◆ To do
If a line of the listing contains the string "class", return that line.

◆ Stored data
"""
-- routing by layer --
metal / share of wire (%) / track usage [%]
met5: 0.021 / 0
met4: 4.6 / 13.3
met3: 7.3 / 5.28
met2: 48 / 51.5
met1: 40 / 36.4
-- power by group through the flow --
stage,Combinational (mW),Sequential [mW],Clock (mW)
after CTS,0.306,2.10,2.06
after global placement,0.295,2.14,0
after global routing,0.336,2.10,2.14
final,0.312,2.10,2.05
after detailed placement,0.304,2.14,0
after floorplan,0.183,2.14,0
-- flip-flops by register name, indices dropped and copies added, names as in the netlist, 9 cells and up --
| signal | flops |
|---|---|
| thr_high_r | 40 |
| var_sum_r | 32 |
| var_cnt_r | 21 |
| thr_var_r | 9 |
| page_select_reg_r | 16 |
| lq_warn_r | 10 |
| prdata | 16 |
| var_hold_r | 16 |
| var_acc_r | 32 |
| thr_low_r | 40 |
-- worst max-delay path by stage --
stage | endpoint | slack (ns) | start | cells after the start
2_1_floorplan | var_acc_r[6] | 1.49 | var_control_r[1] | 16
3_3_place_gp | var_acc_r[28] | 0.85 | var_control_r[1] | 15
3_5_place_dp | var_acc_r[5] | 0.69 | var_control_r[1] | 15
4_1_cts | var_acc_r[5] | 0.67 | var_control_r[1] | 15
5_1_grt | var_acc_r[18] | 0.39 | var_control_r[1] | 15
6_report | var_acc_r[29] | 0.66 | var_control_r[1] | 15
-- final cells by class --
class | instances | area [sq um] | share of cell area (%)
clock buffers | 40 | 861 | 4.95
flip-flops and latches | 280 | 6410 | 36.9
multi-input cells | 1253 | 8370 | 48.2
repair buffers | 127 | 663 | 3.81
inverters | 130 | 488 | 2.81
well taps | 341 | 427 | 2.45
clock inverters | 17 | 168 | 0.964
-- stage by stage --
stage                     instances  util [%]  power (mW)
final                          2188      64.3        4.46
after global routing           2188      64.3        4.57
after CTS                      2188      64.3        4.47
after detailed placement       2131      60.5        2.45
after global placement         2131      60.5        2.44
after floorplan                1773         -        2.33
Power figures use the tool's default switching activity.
## config.mk

```make
export PLATFORM = sky130hd
export DESIGN_NAME = lsr_regs
export DESIGN_NICKNAME = d
export VERILOG_FILES = /design/src/logic/lsr_pkg.sv /design/src/logic/lsr_regs.sv
export SDC_FILE = /design/constraint.sdc
export NUM_CORES = 1
export LEC_CHECK = 0
export BUFFER_PORTS_ARGS = -buffer_cell sky130_fd_sc_hd__buf_2
export CORE_MARGIN = 8
export CORE_UTILIZATION = 60
export CTS_BUF_LIST = sky130_fd_sc_hd__clkbuf_8 sky130_fd_sc_hd__clkbuf_16
export CTS_CLUSTER_SIZE = 8
export DETAILED_ROUTE_END_ITERATION = 7
export GPL_TIMING_DRIVEN = 1
export PLACE_DENSITY = 0.78
export SLEW_MARGIN = 15
export SYNTH_ARGS = -nofsm -noshare
export SYNTH_HDL_FRONTEND = slang
export SYNTH_SLANG_ARGS = --single-unit
```

## constraint.sdc

```tcl
create_clock -name clk_i -period 5.7 [get_ports clk_i]
set_input_delay 1.14 -clock clk_i [delete_from_list [all_inputs] [get_ports clk_i]]
set_output_delay 1.14 -clock clk_i [all_outputs]
set_load 0.005 [all_outputs]
```
$ cat config.mk
export PLATFORM = sky130hd
export DESIGN_NAME = fp_exception_and_op_rules
export DESIGN_NICKNAME = d
export VERILOG_FILES = /design/src/access_check.v /design/src/fp_exception_and_op_rules.v /design/src/operand_widen.v
export VERILOG_INCLUDE_DIRS = /design/src
export SDC_FILE = /design/constraint.sdc
export NUM_CORES = 1
export LEC_CHECK = 0
export ABC_AREA = 1
export BUFFER_PORTS_ARGS = -buffer_cell sky130_fd_sc_hd__buf_2
export CAP_MARGIN = 25
export CORE_AREA = 3 3 186 206
export CTS_CLUSTER_DIAMETER = 50
export DETAILED_ROUTE_END_ITERATION = 10
export DIE_AREA = 0 0 189 209
export GPL_TIMING_DRIVEN = 1
export PLACE_DENSITY_LB_ADDON = 0.05
export SYNTH_ARGS = -nofsm -noshare
export SYNTH_HDL_FRONTEND = slang
export SYNTH_SLANG_ARGS = --single-unit
$ cat constraint.sdc
create_clock -name mclk_i -period 2.8 [get_ports mclk_i]
set_input_delay 0.28 -clock mclk_i [delete_from_list [all_inputs] [get_ports mclk_i]]
set_output_delay 0.28 -clock mclk_i [all_outputs]
set_load 0.01 [all_outputs]
$ cat config.mk
export PLATFORM = sky130hd
export DESIGN_NAME = usart_device_flat
export DESIGN_NICKNAME = d
export VERILOG_FILES = /design/src/usart_pkg.sv /design/src/serial_link_if.sv /design/src/usart_device.sv /design/src/flat_wrapper.sv
export VERILOG_INCLUDE_DIRS = /design/src
export SDC_FILE = /design/constraint.sdc
export NUM_CORES = 1
export LEC_CHECK = 0
export ABC_AREA = 1
export BUFFER_PORTS_ARGS = -buffer_cell sky130_fd_sc_hd__buf_2
export CORE_MARGIN = 1
export CORE_UTILIZATION = 55
export DETAILED_ROUTE_END_ITERATION = 6
export MAX_ROUTING_LAYER = met4
export PLACE_DENSITY = 0.84
export SYNTH_ARGS = -nofsm -noshare
export SYNTH_HDL_FRONTEND = slang
export SYNTH_SLANG_ARGS = --single-unit
$ cat constraint.sdc
create_clock -name mclk -period 3.3 [get_ports mclk]
set_clock_uncertainty 0.2 [all_clocks]
set_input_delay 0.33 -clock mclk [delete_from_list [all_inputs] [get_ports mclk]]
set_output_delay 0.33 -clock mclk [all_outputs]
set_load 0.01 [all_outputs]
$ cat src/core/fspc_top.sv
// Flash self-programming controller: Wishbone registers, unlock, sequencer.
// Assumes flash macro and data RAM on clk_i; flash_done_i is a one-cycle
// pulse from that macro, so no synchroniser is needed on it.

module fspc_top #(
  parameter int RAM_AW = 16,
  parameter int PAIRS  = fspc_pkg::PAIRS_PER_ROW
) (
  input  wire logic                    clk_i,
  input  wire logic                    rst_i,
  input  wire fspc_pkg::fspc_wb_req_t  wb_req_i,
  output logic                         wb_ack_o,
  output logic [31:0]                  wb_dat_o,
  output fspc_pkg::fspc_flash_cmd_t    flash_cmd_o,
  input  wire logic                    flash_done_i,
  output logic [RAM_AW-1:0]            ram_addr_o,
  output logic                         ram_rd_o,
  input  wire logic [15:0]             ram_rdata_i,
  output logic                         cpu_stall_o,
  output logic                         irq_o
);
  import fspc_pkg::*;

  // Sequencer states
  typedef enum logic [2:0] {
    ST_IDLE  = 3'b000,
    ST_FETCH = 3'b001,
    ST_ISSUE = 3'b010,
    ST_WAIT  = 3'b011,
    ST_DONE  = 3'b100
  } fspc_state_t;

  // Unlock progress
  typedef enum logic [1:0] {
    KEY_LOCKED = 2'b00,
    KEY_HALF   = 2'b01,
    KEY_OPEN   = 2'b10
  } fspc_key_t;

  fspc_state_t     state_reg;    // Sequencer state
  fspc_state_t     state_next;   // Its next value
  fspc_key_t       key_reg;      // Unlock progress
  logic            ack_reg;      // Bus acknowledge
  logic [31:0]     dat_reg;      // Bus read data
  logic            start_reg;    // Start / busy bit
  logic            layout_reg;   // Row data layout select
  logic [OP_W-1:0] op_reg;       // Selected operation
  logic [RAM_AW-1:0] src_reg;    // Row source RAM address
  logic [23:0]     dest_reg;     // Flash destination address
  logic [23:0]     lat_lo_reg;   // First write latch
  logic [23:0]     lat_hi_reg;   // Second write latch
  logic [STAT_W-1:0] stat_reg;   // Sticky events
  logic [STAT_W-1:0] mask_reg;   // Interrupt enables
  logic            irq_reg;      // Interrupt line
  logic            stall_reg;    // Processor stall
  logic            go_reg;       // Fetch one pair
  logic [5:0]      pair_cnt_reg; // Pairs done in this row
  fspc_flash_cmd_t cmd_reg;      // Flash command

  logic            req_live;     // Request present
  logic            wr_fire;      // Write commits this edge
  logic            rd_fire;      // Read completes this edge
  logic [7:0]      ofs;          // Word-aligned offset
  logic [31:0]     wdat;         // Write data
  logic            start_wr;     // Write asking to start
  logic            start_ok;     // Start accepted
  logic            reject;       // Start refused
  logic            op_known;     // Operation code is valid
  logic            row_op;       // Row program selected
  logic            fetch_rd;     // Fetcher read strobe
  logic            pair_valid;   // Fetched pair ready
  fspc_pair_t      pair_data;    // Fetched pair
  logic [31:0]     rd_word;      // Read mux output
  logic [STAT_W-1:0] stat_set;   // Events this cycle
  logic [STAT_W-1:0] stat_clr;   // Bits being read out

  // Byte-lane merge for partial writes
  function automatic logic [31:0] lane_merge(
    input logic [31:0] old_v,
    input logic [31:0] new_v,
    input logic [3:0]  sel);
    logic [31:0] res;
    res = old_v;
    for (int i = 0; i < 4; i++)
      if (sel[i])
        res[8*i +: 8] = new_v[8*i +: 8];
    return res;
  endfunction

  // Bus decode; the write lands on the acknowledged edge only
  assign req_live = wb_req_i.cyc & wb_req_i.stb;
  assign wr_fire  = req_live & wb_req_i.we & ack_reg;
  assign rd_fire  = req_live & ~wb_req_i.we & ack_reg;
  assign ofs      = {wb_req_i.adr[7:2], 2'b00};
  assign wdat     = wb_req_i.dat;

  assign op_known = (op_reg == OP_PAIR) | (op_reg == OP_ROW) |
                    (op_reg == OP_ERASE);
  assign row_op   = (op_reg == OP_ROW);

  // A start needs the key opened by the write just before it
  assign start_wr = wr_fire & (ofs == OFS_CTRL) & wb_req_i.sel[1] &
                    wdat[CTRL_START_BIT];
  assign start_ok = start_wr & (key_reg == KEY_OPEN) &
                    (state_reg == ST_IDLE) & op_known;
  assign reject   = start_wr & ~start_ok;

  // Acknowledge one cycle after the strobe, drop it the next
  always_ff @(posedge clk_i)
  begin
    if (rst_i)
      ack_reg <= 1'b0;
    else
      ack_reg <= req_live & ~ack_reg;
  end

  // Read mux; unmapped offsets read as zero
  always_comb
  begin
    rd_word = 32'h0000_0000;
    case (ofs)
      OFS_CTRL:
      begin
        rd_word[CTRL_START_BIT]  = start_reg;
        rd_word[CTRL_LAYOUT_BIT] = layout_reg;
        rd_word[OP_W-1:0]        = op_reg;
      end
      OFS_SRC:    rd_word[RAM_AW-1:0] = src_reg;
      OFS_DEST:   rd_word[23:0] = dest_reg;
      OFS_LAT_LO: rd_word[23:0] = lat_lo_reg;
      OFS_LAT_HI: rd_word[23:0] = lat_hi_reg;
      OFS_STAT:   rd_word[STAT_W-1:0] = stat_reg;
      OFS_MASK:   rd_word[STAT_W-1:0] = mask_reg;
      default:    rd_word = 32'h0000_0000; // Key reads zero too
    endcase
  end

  // Read data is sampled before ack so it is stable at the edge
  always_ff @(posedge clk_i)
  begin
    if (rst_i)
      dat_reg <= 32'h0000_0000;
    else if (req_live & ~ack_reg)
      dat_reg <= rd_word;
  end

  // Unlock tracker: any other write in between relocks
  always_ff @(posedge clk_i)
  begin
    if (rst_i)
      key_reg <= KEY_LOCKED;
    else if (wr_fire)
    begin
      if (ofs == OFS_KEY && wb_req_i.sel[0] &&
          wdat[7:0] == KEY_FIRST)
        key_reg <= KEY_HALF;
      else if (ofs == OFS_KEY && wb_req_i.sel[0] &&
               wdat[7:0] == KEY_SECOND && key_reg == KEY_HALF)
        key_reg <= KEY_OPEN;
      else
        key_reg <= KEY_LOCKED;
    end
  end

  // Control fields: frozen while an operation runs
  always_ff @(posedge clk_i)
  begin
    if (rst_i)
    begin
      layout_reg <= 1'b0;
      op_reg     <= OP_RST;
    end
    else if (wr_fire && ofs == OFS_CTRL && state_reg == ST_IDLE)
    begin
      if (wb_req_i.sel[0])
        op_reg <= wdat[OP_W-1:0];
      if (wb_req_i.sel[1])
        layout_reg <= wdat[CTRL_LAYOUT_BIT];
    end
  end

  // Start bit: set on an unlocked start, cleared at completion
  always_ff @(posedge clk_i)
  begin
    if (rst_i)
      start_reg <= 1'b0;
    else if (start_ok)
      start_reg <= 1'b1;
    else if (state_reg == ST_DONE)
      start_reg <= 1'b0;
  end

  // Write latches for pair programming
  always_ff @(posedge clk_i)
  begin
    if (rst_i)
    begin
      lat_lo_reg <= ADDR_RST;
      lat_hi_reg <= ADDR_RST;
    end
    else if (wr_fire && state_reg == ST_IDLE)
    begin
      if (ofs == OFS_LAT_LO)
        lat_lo_reg <= 24'(lane_merge({8'h00, lat_lo_reg}, wdat,
                                     wb_req_i.sel));
      if (ofs == OFS_LAT_HI)
        lat_hi_reg <= 24'(lane_merge({8'h00, lat_hi_reg}, wdat,
                                     wb_req_i.sel));
    end
  end

  // Source pointer: written by software, walked by the fetcher
  always_ff @(posedge clk_i)
  begin
    if (rst_i)
      src_reg <= '0;
    else if (fetch_rd)
      src_reg <= src_reg + RAM_AW'(2);
    else if (wr_fire && ofs == OFS_SRC && state_reg == ST_IDLE)
      src_reg <= RAM_AW'(lane_merge(32'(src_reg), wdat,
                                    wb_req_i.sel));
  end

  // Destination: row base at a row launch, one pair step per row pair programmed
  always_ff @(posedge clk_i)
  begin
    if (rst_i)
      dest_reg <= ADDR_RST;
    else if (start_ok && row_op)
      dest_reg <= dest_reg & ~(ROW_SPAN - 24'h1);
    else if (state_reg == ST_WAIT && flash_done_i && row_op)
      dest_reg <= dest_reg + PAIR_STEP;
    else if (wr_fire && ofs == OFS_DEST && state_reg == ST_IDLE)
      dest_reg <= 24'(lane_merge({8'h00, dest_reg}, wdat,
                                 wb_req_i.sel));
  end

  // Sequencer next state
  always_comb
  begin
    state_next = state_reg;
    case (state_reg)
      ST_IDLE:
        if (start_ok)
          state_next = row_op ? ST_FETCH : ST_ISSUE;
      ST_FETCH:
        if (pair_valid)
          state_next = ST_ISSUE;
      ST_ISSUE:
        state_next = ST_WAIT;
      ST_WAIT:
        if (flash_done_i)
        begin
          // A row ends after its last pair
          if (row_op && pair_cnt_reg != 6'(PAIRS - 1))
            state_next = ST_FETCH;
          else
            state_next = ST_DONE;
        end
      ST_DONE:
        state_next = ST_IDLE;
      default:
        state_next = ST_IDLE;
    endcase
  end

  // Sequencer state, fetch trigger and pair counter
  always_ff @(posedge clk_i)
  begin
    if (rst_i)
    begin
      state_reg    <= ST_IDLE;
      go_reg       <= 1'b0;
      pair_cnt_reg <= 6'h00;
    end
    else
    begin
      state_reg <= state_next;
      go_reg    <= (state_next == ST_FETCH) &&
                   (state_reg != ST_FETCH);
      if (state_reg == ST_IDLE)
        pair_cnt_reg <= 6'h00;
      else if (state_reg == ST_WAIT && flash_done_i)
        pair_cnt_reg <= pair_cnt_reg + 6'h01;
    end
  end

  // Flash command: one request pulse per erase or pair write
  always_ff @(posedge clk_i)
  begin
    if (rst_i)
      cmd_reg <= '0;
    else
    begin
      cmd_reg.req <= (state_reg == ST_ISSUE);
      if (state_reg == ST_ISSUE)
      begin
        cmd_reg.op <= op_reg;
        case (op_reg)
          OP_ERASE:
            cmd_reg.addr <= dest_reg & ~(PAGE_SPAN - 24'h1);
          OP_PAIR:
          begin
            cmd_reg.addr <= dest_reg & ~(PAIR_STEP - 24'h1);
            cmd_reg.data <= '{second: lat_hi_reg, first: lat_lo_reg};
          end
          default:
          begin
            // Row: the walked address and the fetched pair
            cmd_reg.addr <= dest_reg;
            cmd_reg.data <= pair_data;
          end
        endcase
      end
    end
  end

  // Stall only when the target is the running partition
  always_ff @(posedge clk_i)
  begin
    if (rst_i)
      stall_reg <= 1'b0;
    else
      stall_reg <= (state_next != ST_IDLE) &&
                   (state_next != ST_DONE) &&
                   !dest_reg[PART_BIT];
  end

  // Events; a set in the same cycle as its read-clear wins
  assign stat_set[STAT_DONE_BIT]   = (state_reg == ST_DONE);
  assign stat_set[STAT_REJECT_BIT] = reject;
  assign stat_clr = (rd_fire && ofs == OFS_STAT) ?
                    dat_reg[STAT_W-1:0] : '0;

  always_ff @(posedge clk_i)
  begin
    if (rst_i)
    begin
      stat_reg <= STAT_RST;
      mask_reg <= STAT_RST;
    end
    else
    begin
      stat_reg <= (stat_reg & ~stat_clr) | stat_set;
      if (wr_fire && ofs == OFS_MASK && wb_req_i.sel[0])
        mask_reg <= wdat[STAT_W-1:0];
    end
  end

  // Interrupt level while any enabled event is pending
  always_ff @(posedge clk_i)
  begin
    if (rst_i)
      irq_reg <= 1'b0;
    else
      irq_reg <= |(stat_reg & mask_reg);
  end

  // Pair fetcher for row programming
  fspc_row_fetch u_fetch (
    .clk_i        (clk_i),
    .rst_i        (rst_i),
    .go_i         (go_reg),
    .layout_i     (layout_reg),
    .ram_rdata_i  (ram_rdata_i),
    .ram_rd_o     (fetch_rd),
    .pair_valid_o (pair_valid),
    .pair_o       (pair_data)
  );

  assign wb_ack_o    = ack_reg;
  assign wb_dat_o    = dat_reg;
  assign flash_cmd_o = cmd_reg;
  assign ram_addr_o  = src_reg;
  assign ram_rd_o    = fetch_rd;
  assign cpu_stall_o = stall_reg;
  assign irq_o       = irq_reg;
endmodule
"""
◆ Solution below
-- final cells by class --
class | instances | area [sq um] | share of cell area (%)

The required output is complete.